____ Records provided

Context: an optimization exercise on an open-source flow, tuned for a short achievable clock period and few clock cycles. The choices shown serve that exercise and are no tape-out recipe. Only simulation tests tie the RTL to the original design; equivalence was not proved. The clock port is modelled as an ideal driver, which makes a skipped or thinned clock tree look cheaper than it is; a real chip needs a root buffer or a tree. Power and IR drop assume default switching activity.

==> flow/design.v (excerpt) <==
module line_rasterizer (
    input  wire       clk,
    input  wire       rst,      
    input  wire       start,
    input  wire [7:0] x0,
    input  wire [7:0] y0,
    input  wire [7:0] x1,
    input  wire [7:0] y1,
    output wire       ready,
    output wire       write,
    output wire [7:0] x,
    output wire [7:0] y,
    output wire       done
);
    reg        a_v;
    reg  [7:0] a_x0, a_y0, a_x1, a_y1;
    reg        rdy_n_q;            
    wire       rdy = !rdy_n_q;
    reg        rdy_o;              
    assign ready = rdy_o;
    reg        b_v;
    reg  [7:0] b_x0, b_y0;
    reg  [3:0] b_x1h, b_y1h;
    reg  [4:0] b_dxl, b_nxl, b_dyl, b_nyl;
    reg        c_v;
    reg  [7:0] c_x0, c_y0;
    reg  [8:0] c_dx, c_nx, c_dy, c_ny;
    reg        d_v;
    reg  [7:0] d_x0, d_y0;
    reg  [7:0] d_adx, d_ady;
    reg        d_sxn, d_syn;       
    reg        e_v;
    reg  [7:0] e_x0, e_y0;
    reg  [7:0] e_adx, e_ady;
    reg        e_sxn, e_syn;
    reg  [4:0] e_dmnl, e_nmdl, e_kxl, e_kyl;
  ...
Size in the first run: roughly 1600 cells after synthesis, about 54 I/O pins, ~24000 µm² of cells after synthesis.
==> flow/config.mk <==
export PLATFORM = sky130hd
export DESIGN_NAME = line_rasterizer
export DESIGN_NICKNAME = line_rasterizer
export VERILOG_FILES = /design/flow/design.v
export SDC_FILE = /design/flow/constraint.sdc
export NUM_CORES = 4
export LEC_CHECK = 0
export CAP_MARGIN = 20
export CORE_MARGIN = 2
export CORE_UTILIZATION = 40
export PLACE_DENSITY = 0.6
export SETUP_SLACK_MARGIN = 2.5
export SLEW_MARGIN = 20
==> flow/constraint.sdc <==
create_clock -name core_clock -period 4.0 [get_ports {clk}]
set_input_delay 0.8000 -clock core_clock [delete_from_list [all_inputs] [get_ports {clk}]]
set_output_delay 0.8000 -clock core_clock [all_outputs]
set_load 0.01 [all_outputs]
standard.sh (not shown) runs the stock make flow with config.mk's settings and CLKGATE_MAP_FILE= SYNTH_SCRIPT=/design/flow/synth_recipe.tcl, a recipe that flattens the netlist after the stock synthesis.
==> flow/flow/run.sh <==
#!/bin/bash
# Layout: the standard ORFS flow (standard.sh: standard synthesis,
# floorplan, placement, routing), except that the clock tree is built by
# flow/cts_hook.tcl (two levels of clkbuf_16 from the clock port) in place of
# TritonCTS. The make output goes to standard_flow.log; every tool's own log
# is under orfs/logs/.
set -euo pipefail
here=$(pwd)
bash standard.sh PRE_CTS_TCL="$here/flow/cts_hook.tcl" finish > "$here/standard_flow.log" 2>&1
==> flow/flow/cts_hook.tcl <==
# Clock tree of two levels: the clock port drives a few clkbuf_16 buffers, each
# driving several clkbuf_16 leaf buffers; each leaf buffer drives a cluster of
# about FLAT_CTS_LEAF flip-flops. Clusters come from a size-balanced k-means on
# placed positions and buffers sit at their cluster's centre, so every
# register sees the same two buffer stages. Replaces TritonCTS, whose deeper
# tree has a larger insertion delay for this small design.

# points: list of {id x y}; returns {assignment centres sizes}
proc flat_cts_cluster { points nk } {
  set n [llength $points]
  set sx 0; set sy 0
  foreach s $points { set sx [expr {$sx + [lindex $s 1]}]; set sy [expr {$sy + [lindex $s 2]}] }
  set mx [expr {double($sx) / $n}]; set my [expr {double($sy) / $n}]
  set ang {}
  foreach s $points { lappend ang [list [expr {atan2([lindex $s 2] - $my, [lindex $s 1] - $mx)}] $s] }
  set ang [lsort -real -index 0 $ang]
  set cent {}
  for {set k 0} {$k < $nk} {incr k} {
    set s [lindex [lindex $ang [expr {int(($k + 0.5) * $n / $nk)}]] 1]
    lappend cent [list [expr {double([lindex $s 1])}] [expr {double([lindex $s 2])}]]
  }
  set cap [expr {int(ceil(double($n) / $nk))}]
  for {set iter 0} {$iter < 40} {incr iter} {
    set pairs {}
    set i 0
    foreach s $points {
      for {set k 0} {$k < $nk} {incr k} {
        set c [lindex $cent $k]
        set d [expr {abs([lindex $s 1] - [lindex $c 0]) + abs([lindex $s 2] - [lindex $c 1])}]
        lappend pairs [list $d $i $k]
      }
      incr i
    }
    set pairs [lsort -real -index 0 $pairs]
    set asg [lrepeat $n -1]
    set cnt [lrepeat $nk 0]
    foreach p $pairs {
      lassign $p d i k
      if {[lindex $asg $i] >= 0} continue
      if {[lindex $cnt $k] >= $cap} continue
      lset asg $i $k
      lset cnt $k [expr {[lindex $cnt $k] + 1}]
    }
    set newc {}
    for {set k 0} {$k < $nk} {incr k} { lappend newc [list 0.0 0.0 0] }
    set i 0
    foreach s $points {
      set k [lindex $asg $i]
      lassign [lindex $newc $k] ax ay ac
      lset newc $k [list [expr {$ax + [lindex $s 1]}] [expr {$ay + [lindex $s 2]}] [expr {$ac + 1}]]
      incr i
    }
    set cent {}
    foreach c $newc {
      lassign $c ax ay ac
      if {$ac == 0} { set ac 1 }
      lappend cent [list [expr {$ax / $ac}] [expr {$ay / $ac}]]
    }
  }
  return [list $asg $cent $cnt]
}

proc flat_cts_buffer { block master name cx cy innet } {
  set inst [odb::dbInst_create $block $master $name]
  set net [odb::dbNet_create $block "net_$name"]
  $net setSigType CLOCK
  set w [$master getWidth]; set h [$master getHeight]
  $inst setLocation [expr {int($cx - $w / 2)}] [expr {int($cy - $h / 2)}]
  $inst setPlacementStatus PLACED
  [$inst findITerm A] connect $innet
  [$inst findITerm X] connect $net
  return $net
}

proc clock_tree_synthesis { args } {
  set leafsize 30
  if { [info exists ::env(FLAT_CTS_LEAF)] } { set leafsize $::env(FLAT_CTS_LEAF) }
  set ntop 4
  if { [info exists ::env(FLAT_CTS_TOP)] } { set ntop $::env(FLAT_CTS_TOP) }
  set block [ord::get_db_block]
  set db [ord::get_db]
  set clknet [$block findNet clk]
  set master [$db findMaster sky130_fd_sc_hd__clkbuf_16]
  set sinks {}
  set its {}
  set i 0
  foreach it [$clknet getITerms] {
    set bx [[$it getInst] getBBox]
    lappend sinks [list $i [expr {([$bx xMin] + [$bx xMax]) / 2.0}] [expr {([$bx yMin] + [$bx yMax]) / 2.0}]]
    lappend its $it
    incr i
  }
  set n [llength $sinks]
  set nleaf [expr {int(ceil(double($n) / $leafsize))}]
  if {$nleaf < $ntop} { set ntop $nleaf }
  puts "flat CTS: $n sinks, $nleaf leaf buffers, $ntop top buffers"
  lassign [flat_cts_cluster $sinks $nleaf] lasg lcent lcnt
  puts "flat CTS: leaf cluster sizes $lcnt"
  set leaves {}
  set k 0
  foreach c $lcent { lappend leaves [list $k [lindex $c 0] [lindex $c 1]]; incr k }
  lassign [flat_cts_cluster $leaves $ntop] tasg tcent tcnt
  puts "flat CTS: top cluster sizes $tcnt"
  set topnets {}
  for {set t 0} {$t < $ntop} {incr t} {
    lassign [lindex $tcent $t] cx cy
    lappend topnets [flat_cts_buffer $block $master "clkbuf_top_$t" $cx $cy $clknet]
  }
  set leafnets {}
  for {set k 0} {$k < $nleaf} {incr k} {
    lassign [lindex $lcent $k] cx cy
    lappend leafnets [flat_cts_buffer $block $master "clkbuf_leaf_$k" $cx $cy [lindex $topnets [lindex $tasg $k]]]
  }
  set i 0
  foreach it $its {
    $it disconnect
    $it connect [lindex $leafnets [lindex $lasg $i]]
    incr i
  }
  set_propagated_clock [all_clocks]
}
Testbench counts at the start, summed over its fixed seeds: cycles 65,679.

________

What you have to do:
Every line of the material that includes the word "newc" needs to be copied.

Written answer:
    set newc {}
    for {set k 0} {$k < $nk} {incr k} { lappend newc [list 0.0 0.0 0] }
      lassign [lindex $newc $k] ax ay ac
      lset newc $k [list [expr {$ax + [lindex $s 1]}] [expr {$ay + [lindex $s 2]}] [expr {$ac + 1}]]
    foreach c $newc {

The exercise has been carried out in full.